▸ **Your goal**: Every line below that has the string "iRdUse" needs to be copied.

▸ **Data in this exercise**:
[src/rtl/banco_reg_sb.sv]
// Register file for the pipelined core: NRD combinational read ports with
// write-to-read bypass, two write ports (port 1 wins on collision), a debug
// display port without bypass, and a pending-bit scoreboard driving oStall.
module banco_reg_sb
   import reg_pkg::*;
#(
   parameter int                DATA_W = 32,
   parameter int                NREGS  = 32,
   parameter int                NRD    = 2,
   parameter int                SP_IDX = SP_IDX_DEF,
   parameter int                GP_IDX = GP_IDX_DEF,
   parameter logic [DATA_W-1:0] SP_INIT = DATA_W'(STACK_ADDRESS),
   parameter logic [DATA_W-1:0] GP_INIT = DATA_W'(GLOBAL_POINTER),
   parameter int                ADDR_W = $clog2(NREGS)
) (
   input  logic                  iCLK,
   input  logic                  iRST,
   input  logic [NRD*ADDR_W-1:0] iRdAddr,
   output logic [NRD*DATA_W-1:0] oRdData,
   output logic [NRD-1:0]        oRdPending,
   input  logic                  iWrEn0,
   input  logic [ADDR_W-1:0]     iWrAddr0,
   input  logic [DATA_W-1:0]     iWrData0,
   input  logic                  iWrEn1,
   input  logic [ADDR_W-1:0]     iWrAddr1,
   input  logic [DATA_W-1:0]     iWrData1,
   input  logic                  iIssueEn,
   input  logic [ADDR_W-1:0]     iIssueDst,
   input  logic [NRD-1:0]        iRdUse,
   input  logic                  iFlush,
   output logic                  oStall,
   input  logic [ADDR_W-1:0]     iRegDispSelect,
   output logic [DATA_W-1:0]     oRegDisp
);

   logic [DATA_W-1:0] regs [NREGS];
   logic [NRD-1:0]    rd_hit;

   function automatic logic [DATA_W-1:0] reset_value(input int r);
      if (r == SP_IDX)
         return SP_INIT;
      else if (r == GP_IDX)
         return GP_INIT;
      else
         return '0;
   endfunction

   // Register array: reset to the boot image, port 1 written last so it wins
   // when both ports target the same register; r0 is never written
   always_ff @(posedge iCLK or posedge iRST) begin
      if (iRST) begin
         for (int r = 0; r < NREGS; r++)
            regs[r] <= reset_value(r);
      end else begin
         if (iWrEn0 && (iWrAddr0 != '0))
            regs[iWrAddr0] <= iWrData0;
         if (iWrEn1 && (iWrAddr1 != '0))
            regs[iWrAddr1] <= iWrData1;
      end
   end

   // Read ports with same-cycle bypass; bypass is suppressed during reset so
   // the ports show the reset contents
   always_comb begin
      logic [ADDR_W-1:0] addr;
      logic [DATA_W-1:0] data;
      logic              hit0;
      logic              hit1;
      oRdData = '0;
      rd_hit  = '0;
      addr    = '0;
      data    = '0;
      hit0    = 1'b0;
      hit1    = 1'b0;
      for (int k = 0; k < NRD; k++) begin
         addr = iRdAddr[k*ADDR_W +: ADDR_W];
         hit0 = !iRST && iWrEn0 && (iWrAddr0 == addr) && (addr != '0);
         hit1 = !iRST && iWrEn1 && (iWrAddr1 == addr) && (addr != '0);
         data = regs[addr];
         if (hit0)
            data = iWrData0;
         if (hit1)
            data = iWrData1;
         rd_hit[k] = hit0 | hit1;
         oRdData[k*DATA_W +: DATA_W] = data;
      end
   end

   // Debug display reads the array directly
   always_comb begin
      oRegDisp = regs[iRegDispSelect];
   end

   reg_scoreboard #(
      .NREGS  (NREGS),
      .NRD    (NRD),
      .ADDR_W (ADDR_W)
   ) u_scoreboard (
      .clk        (iCLK),
      .rst        (iRST),
      .wr_en0     (iWrEn0),
      .wr_addr0   (iWrAddr0),
      .wr_en1     (iWrEn1),
      .wr_addr1   (iWrAddr1),
      .issue_en   (iIssueEn),
      .issue_dst  (iIssueDst),
      .flush      (iFlush),
      .rd_addr    (iRdAddr),
      .rd_hit     (rd_hit),
      .rd_pending (oRdPending)
   );

   // Stall when any consumed operand is still waiting for its producer
   always_comb begin
      oStall = |(iRdUse & oRdPending);
   end

endmodule : banco_reg_sb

▸ **Response area**:
   input  logic [NRD-1:0]        iRdUse,
      oStall = |(iRdUse & oRdPending);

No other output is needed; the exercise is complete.